16 This cup can be set in the wide context of the Oriental export porcelain market, its methods of production and distribution. It can become part of a study, sustained by other documented examples, of Chinese export porcelain brought to Nova Scotia and used there in the late eighteenth and early nineteenth centuries. This is material evidence of the prosperity of some settlers and a study in Canadian material culture.
17 From about 1870 to 1920 there was a large market in North America for furniture made of rattan, or "Rattan and Reed" as it is described in contemporary furniture catalogues. Furniture employing this exotic material was made in Canada and in the United States.
18 Rattan is a type of climbing palm that grows in the tropics to a great height. The bark is cut off in long strips that are woven to make "cane" seats4 and wrapped around the framework of rattan furniture. The reed is the strong, fibrous core (rendered porous when the bark is removed); it is pliant and flexible. In chair manufacturing, the rattan is woven around a structural framework of hardwood. Upright and curved elements of the chair are constructed of rattan reed. As the reed is porous, the chair was varnished; a variety of finishes were available, including plain shellac, which enhanced the natural colour of the reed, and more expensive finishes described as "antique, cherry, and sixteenth century finishes."5
19 This ornate furniture was made in Canada. In 1881 the firm of A. Stephen and Son of Halifax was advertising rattan goods and claiming to be "the sole manufacturer of these articles in the Dominion. This is a new enterprise on our part...to all who wish to encourage Home Manufactures our exhibit cannot fail to prove worthy of inspection."6 There were two factories in the town of Windsor, Nova Scotia, making rattan furniture in the 1890s. The reed and rattan chair in figure 2 bears its original paper label — "The American Furniture Co., Reed Dept." On the label is the list of workmen in this department employed in the manufacture of this chair: "Woodworker/Framer/Star-caner/Reedworker/Winder/Singer/Finisher/Upholsterer/lnspector/."
20 A study of these small furniture factories and their products exemplifies a museum's interpretation of material culture that begins with an object in its collections.
21 This cabinetmaker's mallet was discovered through documentary sources — a letter and a drawing made by the cabinetmaker, Henry A. Holder.7 In the drawing he showed the house where he was born as it looked on the morning of 1860 when Albert Edward, Prince of Wales, visited Halifax. Behind the house he drew his father's cabinetmaking workshop and beside the workshop wall, a plum tree.
22 In the letter Holder described how his father, after eating a plum, planted the plum-stone in a flowerpot and later transplanted the tree when he moved to this property in 1849. "I used to regale myself with the fruit," he wrote.
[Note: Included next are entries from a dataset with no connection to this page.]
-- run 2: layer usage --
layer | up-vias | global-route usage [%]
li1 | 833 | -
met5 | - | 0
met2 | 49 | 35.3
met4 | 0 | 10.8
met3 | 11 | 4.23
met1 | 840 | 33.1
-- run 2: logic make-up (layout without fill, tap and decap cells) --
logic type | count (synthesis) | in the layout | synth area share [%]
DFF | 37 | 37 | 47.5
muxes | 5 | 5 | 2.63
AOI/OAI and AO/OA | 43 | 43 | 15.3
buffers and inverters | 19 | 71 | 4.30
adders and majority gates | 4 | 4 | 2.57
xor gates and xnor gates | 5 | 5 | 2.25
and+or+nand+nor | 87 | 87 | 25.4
`src/rtl/mem_port_arbiter_pkg.sv`:
```
// Shared widths, bus field offsets and owner encoding for the memory-port arbiter.
package mem_port_arbiter_pkg;

  localparam int MEM_REQ_BUS_WD = 71;

  // *_req_bus = {wr, size[1:0], wstrb[3:0], addr[31:0], wdata[31:0]}
  localparam int BUS_WR_BIT    = 70;
  localparam int BUS_SIZE_LSB  = 68;
  localparam int BUS_WSTRB_LSB = 64;
  localparam int BUS_ADDR_LSB  = 32;
  localparam int BUS_WDATA_LSB = 0;

  // Owner tag stored per outstanding transaction.
  typedef enum logic {
    OWN_INST = 1'b0,
    OWN_DATA = 1'b1
  } owner_e;

endpackage

```
`src/rtl/mem_port_arbiter_owner_fifo.sv`:
```
// In-order 1-bit owner FIFO: records who issued each accepted request so the
// matching response can be steered back.
module owner_fifo #(
  parameter int DEPTH = 2
) (
  input  logic clk,
  input  logic reset,
  input  logic push,
  input  logic din,
  input  logic pop,
  output logic full,
  output logic empty,
  output logic head
);

  localparam int PW = (DEPTH > 1) ? $clog2(DEPTH) : 1;
  localparam int CW = $clog2(DEPTH) + 1;

  logic [DEPTH-1:0] mem;
  logic [PW-1:0]    wr_ptr, rd_ptr;
  logic [CW-1:0]    count;
  logic             do_push, do_pop;

  assign full    = (count == CW'(DEPTH));
  assign empty   = (count == '0);
  assign head    = mem[rd_ptr];
  assign do_push = push & ~full;
  assign do_pop  = pop & ~empty;

  function automatic logic [PW-1:0] next_ptr(input logic [PW-1:0] p);
    return (p == PW'(DEPTH - 1)) ? '0 : p + 1'b1;
  endfunction

  // Storage, pointers and occupancy; push and pop in one cycle leave count unchanged.
  always_ff @(posedge clk) begin
    if (reset) begin
      mem    <= '0;
      wr_ptr <= '0;
      rd_ptr <= '0;
      count  <= '0;
    end else begin
      if (do_push) begin
        mem[wr_ptr] <= din;
        wr_ptr      <= next_ptr(wr_ptr);
      end
      if (do_pop) rd_ptr <= next_ptr(rd_ptr);
      case ({do_push, do_pop})
        2'b10:   count <= count + 1'b1;
        2'b01:   count <= count - 1'b1;
        default: count <= count;
      endcase
    end
  end

endmodule

```
`src/rtl/mem_port_arbiter.sv`:
```
// Shares one req/addr_ok/data_ok memory port between fetch and load/store.
// Data wins when no grant is held; a stalled grant is held until addr_ok.
module mem_port_arbiter
  import mem_port_arbiter_pkg::*;
#(
  parameter int OUTSTANDING = 2
) (
  input  logic                      clk,
  input  logic                      reset,
  input  logic                      inst_req,
  input  logic [MEM_REQ_BUS_WD-1:0] inst_req_bus,
  output logic                      inst_addr_ok,
  output logic                      inst_data_ok,
  output logic [31:0]               inst_rdata,
  input  logic                      data_req,
  input  logic [MEM_REQ_BUS_WD-1:0] data_req_bus,
  output logic                      data_addr_ok,
  output logic                      data_data_ok,
  output logic [31:0]               data_rdata,
  output logic                      mem_req,
  output logic [MEM_REQ_BUS_WD-1:0] mem_req_bus,
  input  logic                      mem_addr_ok,
  input  logic                      mem_data_ok,
  input  logic [31:0]               mem_rdata
);

  logic   hold_valid;
  owner_e hold_owner;
  logic   grant_data, gnt_req;
  logic   fifo_full, fifo_empty, fifo_head;
  logic   push, pop;

  // Grant select: a held owner sticks; otherwise data first, data also the idle default.
  always_comb begin
    grant_data = data_req | ~inst_req;
    if (hold_valid && !reset) grant_data = (hold_owner == OWN_DATA);
  end

  assign gnt_req     = grant_data ? data_req : inst_req;
  assign mem_req     = gnt_req & ~fifo_full & ~reset;
  assign mem_req_bus = grant_data ? data_req_bus : inst_req_bus;

  assign push         = mem_req & mem_addr_ok;
  assign inst_addr_ok = push & ~grant_data;
  assign data_addr_ok = push & grant_data;

  // Responses with nothing outstanding (including stale pre-reset ones) are dropped.
  assign pop          = mem_data_ok & ~fifo_empty & ~reset;
  assign inst_data_ok = pop & (fifo_head == OWN_INST);
  assign data_data_ok = pop & (fifo_head == OWN_DATA);
  assign inst_rdata   = mem_rdata;
  assign data_rdata   = mem_rdata;

  // Grant hold: latch the owner on a stalled request, release when the port accepts.
  always_ff @(posedge clk) begin
    if (reset) begin
      hold_valid <= 1'b0;
      hold_owner <= OWN_INST;
    end else if (mem_addr_ok) begin
      hold_valid <= 1'b0;
    end else if (mem_req) begin
      hold_valid <= 1'b1;
      hold_owner <= grant_data ? OWN_DATA : OWN_INST;
    end
  end

  owner_fifo #(.DEPTH(OUTSTANDING)) u_owner_fifo (
    .clk   (clk),
    .reset (reset),
    .push  (push),
    .din   (grant_data),
    .pop   (pop),
    .full  (fifo_full),
    .empty (fifo_empty),
    .head  (fifo_head)
  );

endmodule

```
[src/rtl/jpeg_seq_pkg.sv]
// Shared types and latency constants for the JPEG block sequencer.
package jpeg_seq_pkg;

  typedef enum logic [2:0] {
    SEQ_IDLE  = 3'd0,
    SEQ_START = 3'd1,
    SEQ_FILL  = 3'd2,
    SEQ_WAIT  = 3'd3,
    SEQ_HOLD  = 3'd4
  } seq_state_e;

  localparam int QUANT_LAT       = 2;
  localparam int ROWS_PER_BLK    = 8;
  localparam int MATRIX_ROW_LAST = 11;

  // WAIT spans QUANT_LAT + ZZ_LAT + 1 cycles; the down-counter ends at zero.
  function automatic logic [7:0] wait_load(input int zz_lat);
    return 8'(QUANT_LAT + zz_lat);
  endfunction

endpackage

[src/rtl/jpeg_seq_sat_counter.sv]
// Saturating up-counter with synchronous clear, used for sequencer performance counts.
module jpeg_seq_sat_counter #(
  parameter int W = 16
) (
  input  logic         i_clock,
  input  logic         i_reset,
  input  logic         i_clr,
  input  logic         i_inc,
  output logic [W-1:0] o_count
);

  logic [W-1:0] r_count;

  always_ff @(posedge i_clock or posedge i_reset) begin
    if (i_reset) begin
      r_count <= '0;
    end else if (i_clr) begin
      r_count <= '0;
    end else if (i_inc && (r_count != {W{1'b1}})) begin
      r_count <= r_count + W'(1);
    end
  end

  assign o_count = r_count;

endmodule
When his father sold the property "the tree was felled, and from the trunk I made a couple of mallets and used them at my work for years and still treasure one of them, the sole tangible record of my childhood's little Garden Plot'."8
23 Almost one hundred tools belonging to these two cabinetmakers were located — but not the mallet — until two years ago when a descendant brought this tool to the Nova Scotia Museum; he had heard that we were looking for his grandfather's mallet. A microscopic analysis of the wood established that it was indeed plum wood.
24 Furniture made by these two cabinetmakers was studied, and their lives were revealed through family papers, oral history, correspondence, and daybooks. This is the content of a museum material history study that uses artifacts and documents to contribute to Canada's material history.